#### [WHAT YOU NEED TO DO]
After finding the line containing "clk_latency_ns: 0.42" below, please output that line and each following one through the line containing "synthArstFlopShare: 1.00", exactly as written.

#### [Extracted records]
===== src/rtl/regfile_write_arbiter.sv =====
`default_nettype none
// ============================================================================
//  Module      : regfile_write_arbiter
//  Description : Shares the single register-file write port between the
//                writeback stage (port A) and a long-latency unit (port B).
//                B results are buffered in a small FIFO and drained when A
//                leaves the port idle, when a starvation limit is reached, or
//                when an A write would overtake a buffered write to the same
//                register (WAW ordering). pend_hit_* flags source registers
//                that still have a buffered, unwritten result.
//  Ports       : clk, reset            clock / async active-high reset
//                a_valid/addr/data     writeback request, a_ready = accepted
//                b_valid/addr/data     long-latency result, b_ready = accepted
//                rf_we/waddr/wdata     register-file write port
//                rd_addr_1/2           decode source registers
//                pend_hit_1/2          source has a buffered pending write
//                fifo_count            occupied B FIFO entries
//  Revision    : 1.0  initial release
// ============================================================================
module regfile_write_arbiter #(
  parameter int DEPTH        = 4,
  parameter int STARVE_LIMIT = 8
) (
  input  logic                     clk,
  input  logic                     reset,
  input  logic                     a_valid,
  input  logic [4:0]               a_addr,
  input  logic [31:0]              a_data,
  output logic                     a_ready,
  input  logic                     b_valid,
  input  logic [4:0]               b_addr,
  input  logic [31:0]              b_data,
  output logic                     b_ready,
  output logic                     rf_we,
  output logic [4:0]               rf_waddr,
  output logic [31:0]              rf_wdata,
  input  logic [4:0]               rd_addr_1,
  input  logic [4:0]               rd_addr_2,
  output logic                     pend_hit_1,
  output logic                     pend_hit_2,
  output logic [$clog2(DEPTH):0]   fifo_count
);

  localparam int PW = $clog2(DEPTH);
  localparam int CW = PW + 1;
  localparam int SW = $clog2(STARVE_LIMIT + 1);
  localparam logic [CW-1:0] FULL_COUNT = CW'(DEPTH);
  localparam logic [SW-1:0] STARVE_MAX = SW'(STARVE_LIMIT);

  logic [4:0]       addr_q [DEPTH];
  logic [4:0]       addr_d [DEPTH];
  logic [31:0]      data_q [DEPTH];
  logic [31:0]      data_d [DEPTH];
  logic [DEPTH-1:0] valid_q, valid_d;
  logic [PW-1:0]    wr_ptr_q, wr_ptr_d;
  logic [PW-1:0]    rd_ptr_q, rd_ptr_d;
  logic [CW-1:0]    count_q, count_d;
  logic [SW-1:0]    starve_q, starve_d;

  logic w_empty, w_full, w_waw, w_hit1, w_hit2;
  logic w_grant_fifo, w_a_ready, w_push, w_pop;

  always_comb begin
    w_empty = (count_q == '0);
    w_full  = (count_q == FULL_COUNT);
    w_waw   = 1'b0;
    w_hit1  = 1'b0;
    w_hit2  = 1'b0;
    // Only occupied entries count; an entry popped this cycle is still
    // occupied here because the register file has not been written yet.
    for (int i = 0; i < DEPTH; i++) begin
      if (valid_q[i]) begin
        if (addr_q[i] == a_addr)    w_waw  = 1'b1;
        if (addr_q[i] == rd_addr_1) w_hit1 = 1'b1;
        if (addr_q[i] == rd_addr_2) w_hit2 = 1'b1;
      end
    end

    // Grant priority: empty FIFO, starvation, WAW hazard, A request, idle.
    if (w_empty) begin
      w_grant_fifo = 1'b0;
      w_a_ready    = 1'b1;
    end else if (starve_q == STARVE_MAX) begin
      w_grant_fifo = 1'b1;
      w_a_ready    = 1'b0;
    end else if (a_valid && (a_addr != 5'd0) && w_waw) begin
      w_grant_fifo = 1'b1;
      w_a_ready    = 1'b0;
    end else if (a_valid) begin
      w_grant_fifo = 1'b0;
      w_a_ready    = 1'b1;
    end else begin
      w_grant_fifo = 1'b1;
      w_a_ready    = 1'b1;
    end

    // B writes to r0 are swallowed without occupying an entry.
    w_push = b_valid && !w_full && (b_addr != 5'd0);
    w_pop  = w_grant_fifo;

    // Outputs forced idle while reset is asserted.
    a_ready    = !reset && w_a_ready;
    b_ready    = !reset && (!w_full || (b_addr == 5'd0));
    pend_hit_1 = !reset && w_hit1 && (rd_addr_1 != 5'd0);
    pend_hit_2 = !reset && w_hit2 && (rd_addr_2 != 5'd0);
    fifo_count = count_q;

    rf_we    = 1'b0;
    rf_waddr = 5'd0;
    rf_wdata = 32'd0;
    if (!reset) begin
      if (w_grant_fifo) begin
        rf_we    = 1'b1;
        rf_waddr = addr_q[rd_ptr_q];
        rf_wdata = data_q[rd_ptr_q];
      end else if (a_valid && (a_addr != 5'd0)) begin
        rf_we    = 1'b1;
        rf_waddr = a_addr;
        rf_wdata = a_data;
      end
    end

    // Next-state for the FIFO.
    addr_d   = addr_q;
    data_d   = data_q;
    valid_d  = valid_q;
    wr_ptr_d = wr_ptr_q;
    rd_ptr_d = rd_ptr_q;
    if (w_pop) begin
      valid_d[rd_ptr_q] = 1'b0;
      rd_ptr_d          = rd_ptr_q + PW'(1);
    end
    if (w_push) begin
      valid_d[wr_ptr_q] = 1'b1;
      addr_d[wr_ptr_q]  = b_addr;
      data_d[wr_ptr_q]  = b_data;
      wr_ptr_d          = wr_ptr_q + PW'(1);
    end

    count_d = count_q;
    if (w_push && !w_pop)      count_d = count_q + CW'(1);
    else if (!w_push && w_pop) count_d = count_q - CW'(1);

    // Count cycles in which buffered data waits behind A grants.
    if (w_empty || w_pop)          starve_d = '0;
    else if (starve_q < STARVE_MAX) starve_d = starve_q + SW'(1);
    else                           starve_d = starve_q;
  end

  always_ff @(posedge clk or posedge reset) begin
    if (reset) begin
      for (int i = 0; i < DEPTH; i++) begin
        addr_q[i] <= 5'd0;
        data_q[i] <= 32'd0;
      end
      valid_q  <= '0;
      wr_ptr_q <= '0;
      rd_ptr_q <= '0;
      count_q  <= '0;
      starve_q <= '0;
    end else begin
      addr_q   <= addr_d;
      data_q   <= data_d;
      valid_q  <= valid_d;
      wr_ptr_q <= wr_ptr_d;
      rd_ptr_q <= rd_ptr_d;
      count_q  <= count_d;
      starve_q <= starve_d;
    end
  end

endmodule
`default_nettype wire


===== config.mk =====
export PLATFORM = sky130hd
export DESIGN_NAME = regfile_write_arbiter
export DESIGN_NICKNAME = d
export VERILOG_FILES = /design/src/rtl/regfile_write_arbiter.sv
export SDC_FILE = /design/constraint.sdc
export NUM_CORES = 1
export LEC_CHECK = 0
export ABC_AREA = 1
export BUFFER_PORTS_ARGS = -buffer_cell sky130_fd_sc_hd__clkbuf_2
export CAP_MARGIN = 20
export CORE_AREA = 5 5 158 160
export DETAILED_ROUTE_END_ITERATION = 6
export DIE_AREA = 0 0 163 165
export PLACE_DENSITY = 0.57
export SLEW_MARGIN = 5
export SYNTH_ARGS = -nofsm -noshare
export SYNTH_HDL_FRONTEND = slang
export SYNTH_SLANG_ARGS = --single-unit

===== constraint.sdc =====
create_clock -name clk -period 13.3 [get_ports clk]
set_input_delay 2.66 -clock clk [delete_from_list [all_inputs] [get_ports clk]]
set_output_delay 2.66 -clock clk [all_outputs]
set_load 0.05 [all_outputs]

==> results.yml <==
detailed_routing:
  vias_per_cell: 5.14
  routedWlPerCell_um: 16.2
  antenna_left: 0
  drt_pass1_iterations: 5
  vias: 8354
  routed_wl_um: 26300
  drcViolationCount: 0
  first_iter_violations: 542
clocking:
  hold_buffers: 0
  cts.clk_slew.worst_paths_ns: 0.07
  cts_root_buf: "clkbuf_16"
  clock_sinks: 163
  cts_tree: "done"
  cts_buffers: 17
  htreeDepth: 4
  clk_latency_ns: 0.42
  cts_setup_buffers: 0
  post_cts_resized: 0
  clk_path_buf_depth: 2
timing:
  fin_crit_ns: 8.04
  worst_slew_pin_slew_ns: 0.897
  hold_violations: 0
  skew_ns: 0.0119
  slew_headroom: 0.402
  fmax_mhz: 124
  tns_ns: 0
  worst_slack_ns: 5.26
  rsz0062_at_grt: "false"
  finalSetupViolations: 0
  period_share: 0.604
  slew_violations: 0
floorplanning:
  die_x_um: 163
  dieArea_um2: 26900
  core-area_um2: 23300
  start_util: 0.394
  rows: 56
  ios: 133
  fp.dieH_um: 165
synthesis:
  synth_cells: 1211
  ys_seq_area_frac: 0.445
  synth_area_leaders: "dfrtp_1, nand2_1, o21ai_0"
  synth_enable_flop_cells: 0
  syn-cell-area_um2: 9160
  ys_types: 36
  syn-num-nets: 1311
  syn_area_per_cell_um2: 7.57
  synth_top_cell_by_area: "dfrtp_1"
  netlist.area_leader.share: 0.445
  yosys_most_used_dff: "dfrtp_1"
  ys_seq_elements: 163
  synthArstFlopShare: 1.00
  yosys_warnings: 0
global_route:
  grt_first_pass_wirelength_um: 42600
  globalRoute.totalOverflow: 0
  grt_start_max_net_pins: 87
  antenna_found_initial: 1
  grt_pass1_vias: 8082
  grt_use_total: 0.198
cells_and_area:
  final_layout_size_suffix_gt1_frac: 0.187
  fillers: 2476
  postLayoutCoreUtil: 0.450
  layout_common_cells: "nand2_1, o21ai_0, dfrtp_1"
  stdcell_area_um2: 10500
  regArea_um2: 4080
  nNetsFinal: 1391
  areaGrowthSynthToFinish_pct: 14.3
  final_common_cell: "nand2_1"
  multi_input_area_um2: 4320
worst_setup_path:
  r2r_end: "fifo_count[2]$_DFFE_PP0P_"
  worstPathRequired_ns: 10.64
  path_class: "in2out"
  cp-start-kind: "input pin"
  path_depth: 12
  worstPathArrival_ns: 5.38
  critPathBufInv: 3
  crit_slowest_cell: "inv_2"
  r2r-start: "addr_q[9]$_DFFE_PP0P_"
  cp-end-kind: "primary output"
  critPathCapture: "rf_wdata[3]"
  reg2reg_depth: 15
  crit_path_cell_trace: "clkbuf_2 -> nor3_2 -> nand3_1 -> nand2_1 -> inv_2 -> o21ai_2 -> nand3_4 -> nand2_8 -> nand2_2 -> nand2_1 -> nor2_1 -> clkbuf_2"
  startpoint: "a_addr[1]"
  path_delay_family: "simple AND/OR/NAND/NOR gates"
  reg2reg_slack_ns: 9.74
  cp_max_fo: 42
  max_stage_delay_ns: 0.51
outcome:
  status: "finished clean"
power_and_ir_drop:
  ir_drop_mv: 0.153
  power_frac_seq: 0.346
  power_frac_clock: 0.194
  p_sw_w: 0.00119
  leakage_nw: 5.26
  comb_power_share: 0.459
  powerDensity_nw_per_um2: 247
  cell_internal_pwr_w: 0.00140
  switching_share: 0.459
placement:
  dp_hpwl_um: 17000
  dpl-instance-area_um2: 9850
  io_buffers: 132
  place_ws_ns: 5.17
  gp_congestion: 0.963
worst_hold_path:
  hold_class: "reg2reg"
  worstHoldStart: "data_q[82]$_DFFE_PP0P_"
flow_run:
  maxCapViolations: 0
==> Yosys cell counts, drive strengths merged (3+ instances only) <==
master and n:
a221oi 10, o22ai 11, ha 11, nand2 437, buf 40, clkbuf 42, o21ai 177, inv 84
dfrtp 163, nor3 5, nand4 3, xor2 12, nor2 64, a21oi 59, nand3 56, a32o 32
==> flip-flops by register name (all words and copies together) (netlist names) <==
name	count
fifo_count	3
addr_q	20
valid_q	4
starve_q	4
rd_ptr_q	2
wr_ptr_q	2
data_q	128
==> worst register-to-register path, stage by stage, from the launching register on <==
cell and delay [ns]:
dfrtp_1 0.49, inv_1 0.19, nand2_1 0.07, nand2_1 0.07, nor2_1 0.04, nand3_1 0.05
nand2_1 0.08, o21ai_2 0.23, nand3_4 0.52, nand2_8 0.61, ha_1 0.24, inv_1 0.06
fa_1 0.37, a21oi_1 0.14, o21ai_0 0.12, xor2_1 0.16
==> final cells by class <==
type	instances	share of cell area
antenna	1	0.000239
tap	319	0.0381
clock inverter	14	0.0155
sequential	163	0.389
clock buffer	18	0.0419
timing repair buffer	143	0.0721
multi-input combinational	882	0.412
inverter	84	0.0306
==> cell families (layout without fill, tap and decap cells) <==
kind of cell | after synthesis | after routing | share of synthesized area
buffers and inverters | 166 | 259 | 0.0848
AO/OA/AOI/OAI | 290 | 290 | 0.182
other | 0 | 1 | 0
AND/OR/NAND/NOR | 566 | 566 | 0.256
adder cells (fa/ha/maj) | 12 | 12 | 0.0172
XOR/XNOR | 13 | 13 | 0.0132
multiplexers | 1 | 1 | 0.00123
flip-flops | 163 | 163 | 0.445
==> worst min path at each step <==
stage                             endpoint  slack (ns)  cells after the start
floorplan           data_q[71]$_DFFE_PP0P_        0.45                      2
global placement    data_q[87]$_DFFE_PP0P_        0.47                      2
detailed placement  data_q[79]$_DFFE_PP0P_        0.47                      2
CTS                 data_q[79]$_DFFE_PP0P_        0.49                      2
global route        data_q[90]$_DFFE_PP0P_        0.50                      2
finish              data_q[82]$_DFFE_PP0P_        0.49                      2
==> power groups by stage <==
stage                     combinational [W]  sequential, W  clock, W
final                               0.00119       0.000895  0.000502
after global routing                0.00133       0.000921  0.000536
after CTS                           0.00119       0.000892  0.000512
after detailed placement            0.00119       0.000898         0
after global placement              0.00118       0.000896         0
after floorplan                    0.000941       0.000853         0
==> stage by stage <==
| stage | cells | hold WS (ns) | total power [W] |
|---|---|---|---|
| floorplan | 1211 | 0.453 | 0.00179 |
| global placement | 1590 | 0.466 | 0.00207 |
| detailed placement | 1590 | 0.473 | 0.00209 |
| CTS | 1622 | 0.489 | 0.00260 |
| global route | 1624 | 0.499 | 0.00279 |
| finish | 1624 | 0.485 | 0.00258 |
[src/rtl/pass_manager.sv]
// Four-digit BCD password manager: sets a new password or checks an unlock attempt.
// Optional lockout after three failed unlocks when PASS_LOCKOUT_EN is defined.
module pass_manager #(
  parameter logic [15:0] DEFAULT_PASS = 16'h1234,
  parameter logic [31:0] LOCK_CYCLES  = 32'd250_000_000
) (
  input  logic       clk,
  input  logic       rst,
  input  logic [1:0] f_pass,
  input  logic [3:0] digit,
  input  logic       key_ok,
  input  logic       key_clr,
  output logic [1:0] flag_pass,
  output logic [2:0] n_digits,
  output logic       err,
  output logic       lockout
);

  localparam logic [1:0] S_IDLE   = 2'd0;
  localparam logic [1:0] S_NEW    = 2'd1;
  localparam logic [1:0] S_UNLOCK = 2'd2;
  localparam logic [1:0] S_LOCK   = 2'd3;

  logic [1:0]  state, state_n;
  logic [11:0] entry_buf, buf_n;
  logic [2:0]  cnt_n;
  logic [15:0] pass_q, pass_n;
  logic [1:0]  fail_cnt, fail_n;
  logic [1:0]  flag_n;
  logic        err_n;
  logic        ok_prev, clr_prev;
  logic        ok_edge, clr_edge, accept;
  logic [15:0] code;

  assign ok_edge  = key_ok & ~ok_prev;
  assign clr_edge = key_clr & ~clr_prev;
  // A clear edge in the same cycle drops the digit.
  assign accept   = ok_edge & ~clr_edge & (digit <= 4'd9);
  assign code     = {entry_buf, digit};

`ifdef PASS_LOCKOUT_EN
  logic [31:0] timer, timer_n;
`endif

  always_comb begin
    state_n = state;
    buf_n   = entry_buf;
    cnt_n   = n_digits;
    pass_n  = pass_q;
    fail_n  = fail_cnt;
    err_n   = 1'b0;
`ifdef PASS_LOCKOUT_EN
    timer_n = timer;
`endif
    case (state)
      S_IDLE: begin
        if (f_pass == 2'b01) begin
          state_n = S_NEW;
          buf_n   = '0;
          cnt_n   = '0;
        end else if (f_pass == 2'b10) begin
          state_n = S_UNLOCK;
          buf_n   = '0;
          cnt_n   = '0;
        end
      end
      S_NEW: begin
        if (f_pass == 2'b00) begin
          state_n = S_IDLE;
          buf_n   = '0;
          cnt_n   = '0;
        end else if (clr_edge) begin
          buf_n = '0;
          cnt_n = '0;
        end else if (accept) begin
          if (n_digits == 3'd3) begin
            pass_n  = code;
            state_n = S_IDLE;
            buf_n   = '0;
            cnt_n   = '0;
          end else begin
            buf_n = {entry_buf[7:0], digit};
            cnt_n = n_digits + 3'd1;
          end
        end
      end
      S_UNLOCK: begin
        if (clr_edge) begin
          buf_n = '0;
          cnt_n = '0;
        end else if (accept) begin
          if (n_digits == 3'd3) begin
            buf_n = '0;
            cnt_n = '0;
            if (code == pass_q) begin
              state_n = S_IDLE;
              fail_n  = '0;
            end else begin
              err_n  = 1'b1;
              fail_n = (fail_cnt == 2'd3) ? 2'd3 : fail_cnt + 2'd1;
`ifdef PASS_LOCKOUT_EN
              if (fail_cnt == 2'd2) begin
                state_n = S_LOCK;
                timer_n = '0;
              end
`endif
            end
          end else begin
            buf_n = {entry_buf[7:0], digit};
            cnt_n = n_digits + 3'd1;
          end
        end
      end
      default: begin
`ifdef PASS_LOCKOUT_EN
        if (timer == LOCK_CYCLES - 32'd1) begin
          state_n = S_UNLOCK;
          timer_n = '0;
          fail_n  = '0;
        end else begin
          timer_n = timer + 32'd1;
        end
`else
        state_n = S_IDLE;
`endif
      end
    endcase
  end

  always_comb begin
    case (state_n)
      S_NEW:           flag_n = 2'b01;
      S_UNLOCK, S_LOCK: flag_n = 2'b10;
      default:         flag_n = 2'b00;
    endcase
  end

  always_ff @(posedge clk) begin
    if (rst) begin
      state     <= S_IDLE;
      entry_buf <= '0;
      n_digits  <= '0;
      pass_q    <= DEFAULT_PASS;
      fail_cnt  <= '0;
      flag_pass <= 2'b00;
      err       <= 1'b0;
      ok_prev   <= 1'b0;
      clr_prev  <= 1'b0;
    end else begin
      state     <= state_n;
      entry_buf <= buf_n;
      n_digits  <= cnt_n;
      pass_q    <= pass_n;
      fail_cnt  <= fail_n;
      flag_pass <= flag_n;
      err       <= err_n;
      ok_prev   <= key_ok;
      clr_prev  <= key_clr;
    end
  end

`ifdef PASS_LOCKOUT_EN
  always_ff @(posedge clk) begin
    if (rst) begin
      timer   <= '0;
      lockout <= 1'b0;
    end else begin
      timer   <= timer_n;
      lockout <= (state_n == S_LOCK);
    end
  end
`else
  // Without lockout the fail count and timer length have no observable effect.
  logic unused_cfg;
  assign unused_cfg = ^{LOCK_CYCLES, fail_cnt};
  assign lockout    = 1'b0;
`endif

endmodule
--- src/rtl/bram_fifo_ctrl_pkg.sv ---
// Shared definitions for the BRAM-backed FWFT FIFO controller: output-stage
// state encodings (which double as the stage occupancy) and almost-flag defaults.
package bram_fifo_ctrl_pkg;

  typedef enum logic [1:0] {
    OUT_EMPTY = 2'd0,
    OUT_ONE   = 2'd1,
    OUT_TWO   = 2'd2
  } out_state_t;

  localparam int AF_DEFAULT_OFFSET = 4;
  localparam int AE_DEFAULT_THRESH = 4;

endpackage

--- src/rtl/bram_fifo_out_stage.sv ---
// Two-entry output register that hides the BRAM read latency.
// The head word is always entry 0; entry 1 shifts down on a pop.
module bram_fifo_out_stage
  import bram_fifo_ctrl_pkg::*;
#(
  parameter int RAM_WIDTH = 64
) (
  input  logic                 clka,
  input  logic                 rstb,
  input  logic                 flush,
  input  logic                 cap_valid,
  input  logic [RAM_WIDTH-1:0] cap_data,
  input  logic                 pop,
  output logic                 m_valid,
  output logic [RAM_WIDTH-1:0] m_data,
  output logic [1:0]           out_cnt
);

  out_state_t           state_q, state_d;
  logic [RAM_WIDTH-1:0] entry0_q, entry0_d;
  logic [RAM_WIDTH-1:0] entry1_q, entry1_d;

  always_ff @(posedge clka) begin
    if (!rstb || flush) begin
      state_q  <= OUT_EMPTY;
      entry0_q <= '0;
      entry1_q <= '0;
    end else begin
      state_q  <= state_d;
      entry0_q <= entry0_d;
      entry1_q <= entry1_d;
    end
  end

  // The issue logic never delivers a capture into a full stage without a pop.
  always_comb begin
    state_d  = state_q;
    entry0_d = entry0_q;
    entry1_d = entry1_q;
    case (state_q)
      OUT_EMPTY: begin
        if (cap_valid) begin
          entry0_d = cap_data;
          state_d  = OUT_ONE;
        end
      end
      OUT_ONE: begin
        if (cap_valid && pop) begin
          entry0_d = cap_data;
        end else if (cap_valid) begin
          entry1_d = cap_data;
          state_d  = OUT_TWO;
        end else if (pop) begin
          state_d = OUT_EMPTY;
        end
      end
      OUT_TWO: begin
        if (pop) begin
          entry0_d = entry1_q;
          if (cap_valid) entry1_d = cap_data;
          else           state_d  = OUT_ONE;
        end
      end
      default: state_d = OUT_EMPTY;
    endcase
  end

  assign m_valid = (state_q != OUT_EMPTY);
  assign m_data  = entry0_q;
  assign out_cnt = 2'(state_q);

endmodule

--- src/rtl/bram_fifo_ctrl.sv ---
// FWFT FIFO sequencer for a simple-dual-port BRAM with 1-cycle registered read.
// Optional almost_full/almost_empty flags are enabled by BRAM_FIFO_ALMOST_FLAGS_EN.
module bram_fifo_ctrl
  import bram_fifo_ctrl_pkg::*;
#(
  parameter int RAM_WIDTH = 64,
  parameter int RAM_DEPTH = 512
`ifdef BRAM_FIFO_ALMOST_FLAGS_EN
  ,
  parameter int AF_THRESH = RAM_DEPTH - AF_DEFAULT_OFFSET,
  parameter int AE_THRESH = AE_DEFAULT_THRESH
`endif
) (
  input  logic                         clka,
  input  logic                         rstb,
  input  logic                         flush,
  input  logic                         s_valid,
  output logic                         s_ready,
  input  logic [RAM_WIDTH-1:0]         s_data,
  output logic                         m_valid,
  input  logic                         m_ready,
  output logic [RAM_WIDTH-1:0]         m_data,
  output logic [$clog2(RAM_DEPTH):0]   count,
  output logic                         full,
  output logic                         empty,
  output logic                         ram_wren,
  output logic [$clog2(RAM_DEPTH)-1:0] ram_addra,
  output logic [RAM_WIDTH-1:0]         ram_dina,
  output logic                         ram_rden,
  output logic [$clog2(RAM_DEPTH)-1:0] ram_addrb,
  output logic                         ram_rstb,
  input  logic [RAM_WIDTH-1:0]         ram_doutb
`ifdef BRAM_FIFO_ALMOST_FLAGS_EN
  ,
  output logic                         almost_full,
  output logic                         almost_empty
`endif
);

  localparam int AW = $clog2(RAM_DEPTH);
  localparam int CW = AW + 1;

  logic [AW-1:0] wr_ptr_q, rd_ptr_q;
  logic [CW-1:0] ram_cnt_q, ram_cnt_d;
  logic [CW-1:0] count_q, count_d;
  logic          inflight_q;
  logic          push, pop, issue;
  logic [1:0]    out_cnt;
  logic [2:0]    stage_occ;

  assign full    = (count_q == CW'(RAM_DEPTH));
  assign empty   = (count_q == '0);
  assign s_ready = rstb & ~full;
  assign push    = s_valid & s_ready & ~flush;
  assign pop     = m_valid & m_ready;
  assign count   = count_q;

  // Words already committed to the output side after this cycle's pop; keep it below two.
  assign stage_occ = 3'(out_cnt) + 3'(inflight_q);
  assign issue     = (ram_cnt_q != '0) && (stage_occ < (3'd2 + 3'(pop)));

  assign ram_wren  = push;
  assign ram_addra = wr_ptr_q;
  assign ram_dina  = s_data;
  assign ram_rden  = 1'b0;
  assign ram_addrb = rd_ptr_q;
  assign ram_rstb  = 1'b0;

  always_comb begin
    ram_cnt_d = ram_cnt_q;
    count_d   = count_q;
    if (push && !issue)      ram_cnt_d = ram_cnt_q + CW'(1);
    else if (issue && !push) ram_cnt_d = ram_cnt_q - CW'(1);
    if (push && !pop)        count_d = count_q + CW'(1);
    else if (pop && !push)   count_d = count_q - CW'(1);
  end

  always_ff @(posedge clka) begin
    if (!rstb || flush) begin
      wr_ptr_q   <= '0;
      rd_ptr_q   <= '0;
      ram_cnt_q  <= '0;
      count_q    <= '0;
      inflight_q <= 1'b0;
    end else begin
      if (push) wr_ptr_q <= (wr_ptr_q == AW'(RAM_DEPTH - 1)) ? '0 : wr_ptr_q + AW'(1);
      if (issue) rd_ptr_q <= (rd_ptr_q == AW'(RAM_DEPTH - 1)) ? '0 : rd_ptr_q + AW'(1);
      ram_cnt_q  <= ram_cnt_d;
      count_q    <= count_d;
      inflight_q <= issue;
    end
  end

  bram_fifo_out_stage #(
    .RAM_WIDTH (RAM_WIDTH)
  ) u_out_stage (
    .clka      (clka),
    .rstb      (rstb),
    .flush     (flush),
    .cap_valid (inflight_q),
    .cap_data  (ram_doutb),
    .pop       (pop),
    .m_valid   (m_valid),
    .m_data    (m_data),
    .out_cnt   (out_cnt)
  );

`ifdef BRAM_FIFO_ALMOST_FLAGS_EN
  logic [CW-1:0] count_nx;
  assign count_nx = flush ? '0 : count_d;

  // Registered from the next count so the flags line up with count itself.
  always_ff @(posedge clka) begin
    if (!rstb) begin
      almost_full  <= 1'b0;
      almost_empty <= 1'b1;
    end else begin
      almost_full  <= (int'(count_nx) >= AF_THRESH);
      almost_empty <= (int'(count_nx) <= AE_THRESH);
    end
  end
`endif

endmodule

#### [WRITTEN RESPONSE]
  clk_latency_ns: 0.42
  cts_setup_buffers: 0
  post_cts_resized: 0
  clk_path_buf_depth: 2
timing:
  fin_crit_ns: 8.04
  worst_slew_pin_slew_ns: 0.897
  hold_violations: 0
  skew_ns: 0.0119
  slew_headroom: 0.402
  fmax_mhz: 124
  tns_ns: 0
  worst_slack_ns: 5.26
  rsz0062_at_grt: "false"
  finalSetupViolations: 0
  period_share: 0.604
  slew_violations: 0
floorplanning:
  die_x_um: 163
  dieArea_um2: 26900
  core-area_um2: 23300
  start_util: 0.394
  rows: 56
  ios: 133
  fp.dieH_um: 165
synthesis:
  synth_cells: 1211
  ys_seq_area_frac: 0.445
  synth_area_leaders: "dfrtp_1, nand2_1, o21ai_0"
  synth_enable_flop_cells: 0
  syn-cell-area_um2: 9160
  ys_types: 36
  syn-num-nets: 1311
  syn_area_per_cell_um2: 7.57
  synth_top_cell_by_area: "dfrtp_1"
  netlist.area_leader.share: 0.445
  yosys_most_used_dff: "dfrtp_1"
  ys_seq_elements: 163
  synthArstFlopShare: 1.00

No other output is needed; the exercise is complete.